Почти раздавленный горем, Дарим повернулся и ушел.
«Кем были Те, Кто Пришел Раньше?» – думал Альтаир, неспешно шагая к своему опустевшему хранилищу. Перед ним, освещая коридор, вспыхивали факелы, к которым по замурованным в стенах трубам был подведен горючий воздух. Когда нога Альтаира наступала на плитку пола, приводился в действие особый механизм. Кремень, закрепленный возле факела, высекал искру, воспламеняя факел. Факелы горели несколько минут, потом другой механизм перекрывал доступ горючего воздуха, и они гасли.
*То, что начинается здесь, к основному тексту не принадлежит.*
From an optimization exercise on the open Yosys and OpenROAD flow, aimed at small area; shortcuts taken in it are not production practice. In this exercise RTL edits were held to simulation tests only and were not proved equivalent to the original. No activity file was given, so power comes from the tool's default toggle rates.

Setup of job 7393:
// uart_secded_top
module uart_secded_top (
  input        clk,
  input        reset_n,              
  input        trans,
  input  [7:0] bus_data_in,
  output       tx,
  output [2:0] tx_status,            
  output       wait_request_write,
  input        rx,
  input        read_en,
  output [2:0] rx_status,            
  output       wait_request_read,
  output [9:0] rx_dout,              
  output       rx_valid              
);
For scale: ~560 cells after synthesis, roughly 300 flip-flops, roughly 8200 um2 of cells after synthesis.
==> flow/config.mk <==
export PLATFORM = sky130hd
export DESIGN_NAME = uart_secded_top
export DESIGN_NICKNAME = uart_secded_top
export VERILOG_FILES = /design/flow/design.v
export SDC_FILE = /design/flow/constraint.sdc
export NUM_CORES = 4
export LEC_CHECK = 0
export CAP_MARGIN = 20
export CORE_MARGIN = 2
export CORE_UTILIZATION = 65
export PLACE_DENSITY = 0.75
export SLEW_MARGIN = 20
==> flow/constraint.sdc <==
create_clock -name core_clock -period 20.0 [get_ports {clk}]
set_input_delay 4.0000 -clock core_clock [delete_from_list [all_inputs] [get_ports {clk}]]
set_output_delay 4.0000 -clock core_clock [all_outputs]
set_load 0.01 [all_outputs]
standard.sh (not shown) runs the stock make flow with config.mk's settings and CLKGATE_MAP_FILE= SYNTH_SCRIPT=/design/flow/synth_recipe.tcl, a recipe that flattens the netlist after the stock synthesis.
==> flow/flow/run.sh <==
#!/bin/bash
# The standard ORFS layout (standard.sh), with these changes:
#  * synthesis maps with an area-oriented ABC script (flow/abc_area.script)
#    in place of ORFS's speed script; everything else in synthesis is
#    unchanged, so the registers are those of the standard synthesis;
#    adders are left to ABC too (no ORFS adder cell mapping);
#  * port buffers are sky130_fd_sc_hd__buf_1;
#  * the clock tree is built from clkbuf_4 cells in clusters of up to 12
#    sinks, without dummy loads;
set -euo pipefail
HERE=$(pwd)
rm -rf "$HERE/scripts"
cp -r "$FLOW_HOME/scripts" "$HERE/scripts"
cp "$HERE/flow/abc_area.script" "$HERE/scripts/abc_speed.script"
export SCRIPTS_DIR="$HERE/scripts"
export ADDER_MAP_FILE=
export BUFFER_PORTS_ARGS="-buffer_cell sky130_fd_sc_hd__buf_1"
export CTS_ARGS="-sink_clustering_enable -repair_clock_nets -buf_list sky130_fd_sc_hd__clkbuf_4 -root_buf sky130_fd_sc_hd__clkbuf_4 -tree_buf sky130_fd_sc_hd__clkbuf_4 -sink_clustering_buffer sky130_fd_sc_hd__clkbuf_16 -sink_clustering_size 40 -sink_clustering_max_diameter 60 -dont_use_dummy_load"
bash standard.sh > standard.log 2>&1
==> flow/flow/abc_area.script <==
&get -n
&st
&syn2
&dch
&nf -R 1000 -p -a -F 8 -A 8
&put
topo
dnsize -c
[inputs] job 9434 vs job 7393
diff --git a/flow/flow/run.sh b/flow/flow/run.sh
--- a/flow/flow/run.sh
+++ b/flow/flow/run.sh
@@ -16,4 +16,4 @@
 export ADDER_MAP_FILE=
 export BUFFER_PORTS_ARGS="-buffer_cell sky130_fd_sc_hd__buf_1"
-export CTS_ARGS="-sink_clustering_enable -repair_clock_nets -buf_list sky130_fd_sc_hd__clkbuf_4 -root_buf sky130_fd_sc_hd__clkbuf_4 -tree_buf sky130_fd_sc_hd__clkbuf_4 -sink_clustering_buffer sky130_fd_sc_hd__clkbuf_16 -sink_clustering_size 40 -sink_clustering_max_diameter 60 -dont_use_dummy_load"
+export CTS_ARGS="-sink_clustering_enable -repair_clock_nets -buf_list sky130_fd_sc_hd__clkbuf_4 -root_buf sky130_fd_sc_hd__clkbuf_4 -tree_buf sky130_fd_sc_hd__clkbuf_4 -sink_clustering_size 12 -sink_clustering_max_diameter 35 -dont_use_dummy_load"
 bash standard.sh > standard.log 2>&1
## What came out
Job 9434 went all the way through the flow, and no timing, DRC or antenna check failed.
Job 7393 → job 9434: setup slack held steady; per-cell via count in the routed design was more or less identical; power of the sequential group neither gained nor lost much; final design utilization lost 0.36 points; share of total power consumed by net switching higher.
Diff job 7393 -> job 9434: global-route usage increased by 0.60 points relative to the old numbers; total chip power decreased by about 3% relative to the old numbers.
Area growth from synthesis to layout ended up 0.55 points lower on job 9434 than on job 7393.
«Что привело их на нашу планету? Что заставило уйти? И чем были диковинные предметы, оставшиеся после них, – те, что мы называем Частицами Эдема? Своеобразными „посланиями в бутылке“? Орудиями, оставленными нам в помощь? Или же мы бились за обладание пустяками, оставшимися от Древних, приписывали божественное предназначение и наделяли божественным смыслом игрушки, брошенные за ненадобностью?»
Альтаир шел, прижимая к груди шкатулку и ощущая боль в усталых руках и ногах.
Наконец он достиг большого сумрачного зала и прошел прямо к своему столу. Он испытывал такое же облегчение, какое испытывает утопающий, заметив среди морских волн кусок бревна.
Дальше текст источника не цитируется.